■ WORK REQUIRED:
Among the records below, find the line that has "cell, synth: dfrtp_1"; from there, give the lines again exactly, and stop after the line that has "cell count at 3".

■ ■ ■

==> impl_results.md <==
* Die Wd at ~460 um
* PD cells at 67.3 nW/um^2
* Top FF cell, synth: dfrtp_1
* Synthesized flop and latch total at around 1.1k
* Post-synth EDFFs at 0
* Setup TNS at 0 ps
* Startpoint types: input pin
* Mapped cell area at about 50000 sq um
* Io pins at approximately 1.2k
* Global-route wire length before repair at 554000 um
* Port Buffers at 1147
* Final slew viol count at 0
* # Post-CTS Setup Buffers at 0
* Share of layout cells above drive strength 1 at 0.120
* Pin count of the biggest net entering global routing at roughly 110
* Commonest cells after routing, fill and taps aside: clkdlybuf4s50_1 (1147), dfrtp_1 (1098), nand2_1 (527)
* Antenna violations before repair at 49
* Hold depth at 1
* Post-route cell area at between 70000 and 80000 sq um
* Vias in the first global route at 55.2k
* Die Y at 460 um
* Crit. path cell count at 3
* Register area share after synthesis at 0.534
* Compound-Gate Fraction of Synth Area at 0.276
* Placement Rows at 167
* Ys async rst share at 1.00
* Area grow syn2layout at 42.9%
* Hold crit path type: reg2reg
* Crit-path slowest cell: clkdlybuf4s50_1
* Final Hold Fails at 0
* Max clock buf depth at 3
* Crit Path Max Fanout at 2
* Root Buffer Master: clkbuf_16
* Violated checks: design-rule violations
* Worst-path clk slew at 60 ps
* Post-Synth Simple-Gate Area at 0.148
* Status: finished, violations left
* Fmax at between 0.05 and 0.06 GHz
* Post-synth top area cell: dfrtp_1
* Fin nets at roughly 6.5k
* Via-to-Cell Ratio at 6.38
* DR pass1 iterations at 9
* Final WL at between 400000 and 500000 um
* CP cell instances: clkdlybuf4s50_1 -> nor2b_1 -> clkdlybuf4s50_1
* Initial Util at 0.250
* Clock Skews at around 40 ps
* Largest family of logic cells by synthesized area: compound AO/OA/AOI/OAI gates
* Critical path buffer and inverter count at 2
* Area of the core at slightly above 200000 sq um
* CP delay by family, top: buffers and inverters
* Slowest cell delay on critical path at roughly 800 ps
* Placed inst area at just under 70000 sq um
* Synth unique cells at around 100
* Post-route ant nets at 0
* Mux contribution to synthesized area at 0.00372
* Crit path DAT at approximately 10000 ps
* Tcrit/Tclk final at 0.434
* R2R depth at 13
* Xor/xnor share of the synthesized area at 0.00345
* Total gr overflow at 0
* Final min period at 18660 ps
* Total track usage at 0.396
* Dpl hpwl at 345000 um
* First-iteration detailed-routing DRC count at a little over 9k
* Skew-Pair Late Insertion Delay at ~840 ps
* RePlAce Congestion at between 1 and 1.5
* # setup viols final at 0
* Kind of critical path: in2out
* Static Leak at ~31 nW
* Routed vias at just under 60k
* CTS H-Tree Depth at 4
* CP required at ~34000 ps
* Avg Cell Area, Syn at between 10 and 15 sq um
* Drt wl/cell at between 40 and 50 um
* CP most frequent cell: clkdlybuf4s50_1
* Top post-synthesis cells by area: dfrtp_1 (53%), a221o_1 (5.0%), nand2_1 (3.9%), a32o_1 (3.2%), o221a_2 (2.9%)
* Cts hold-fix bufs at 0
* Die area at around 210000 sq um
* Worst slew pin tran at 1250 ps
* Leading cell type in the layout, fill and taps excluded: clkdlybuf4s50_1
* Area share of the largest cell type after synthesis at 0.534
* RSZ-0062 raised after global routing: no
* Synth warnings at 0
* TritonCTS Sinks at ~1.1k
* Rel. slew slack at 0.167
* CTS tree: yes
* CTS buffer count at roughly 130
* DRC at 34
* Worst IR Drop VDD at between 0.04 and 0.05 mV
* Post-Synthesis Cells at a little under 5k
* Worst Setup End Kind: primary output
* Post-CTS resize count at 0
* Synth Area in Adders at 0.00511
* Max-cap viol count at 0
## config.mk

```make
export PLATFORM = sky130hd
export DESIGN_NAME = player_ctrl_flat
export DESIGN_NICKNAME = d
export VERILOG_FILES = /design/src/rtl/player_pkg.sv /design/src/rtl/player_ctrl_if.sv /design/src/rtl/bullet_slot.sv /design/src/rtl/player_ctrl.sv /design/src/flat_wrapper.sv
export SDC_FILE = /design/constraint.sdc
export NUM_CORES = 1
export LEC_CHECK = 0
export ABC_AREA = 1
export CAP_MARGIN = 20
export CORE_MARGIN = 2
export CORE_UTILIZATION = 54
export DETAILED_ROUTE_END_ITERATION = 8
export HOLD_SLACK_MARGIN = 0.03
export PLACE_DENSITY = 0.81
export SLEW_MARGIN = 20
export SYNTH_ARGS = -nofsm -noshare
export SYNTH_HDL_FRONTEND = slang
export SYNTH_SLANG_ARGS = --single-unit
```

## constraint.sdc

```tcl
create_clock -name clk_36MHz -period 4.8 [get_ports clk_36MHz]
set_input_delay 0.96 -clock clk_36MHz [delete_from_list [all_inputs] [get_ports clk_36MHz]]
set_output_delay 0.96 -clock clk_36MHz [all_outputs]
set_load 0.005 [all_outputs]
```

■ ■ ■

■ YOUR SOLUTION:
* Top FF cell, synth: dfrtp_1
* Synthesized flop and latch total at around 1.1k
* Post-synth EDFFs at 0
* Setup TNS at 0 ps
* Startpoint types: input pin
* Mapped cell area at about 50000 sq um
* Io pins at approximately 1.2k
* Global-route wire length before repair at 554000 um
* Port Buffers at 1147
* Final slew viol count at 0
* # Post-CTS Setup Buffers at 0
* Share of layout cells above drive strength 1 at 0.120
* Pin count of the biggest net entering global routing at roughly 110
* Commonest cells after routing, fill and taps aside: clkdlybuf4s50_1 (1147), dfrtp_1 (1098), nand2_1 (527)
* Antenna violations before repair at 49
* Hold depth at 1
* Post-route cell area at between 70000 and 80000 sq um
* Vias in the first global route at 55.2k
* Die Y at 460 um
* Crit. path cell count at 3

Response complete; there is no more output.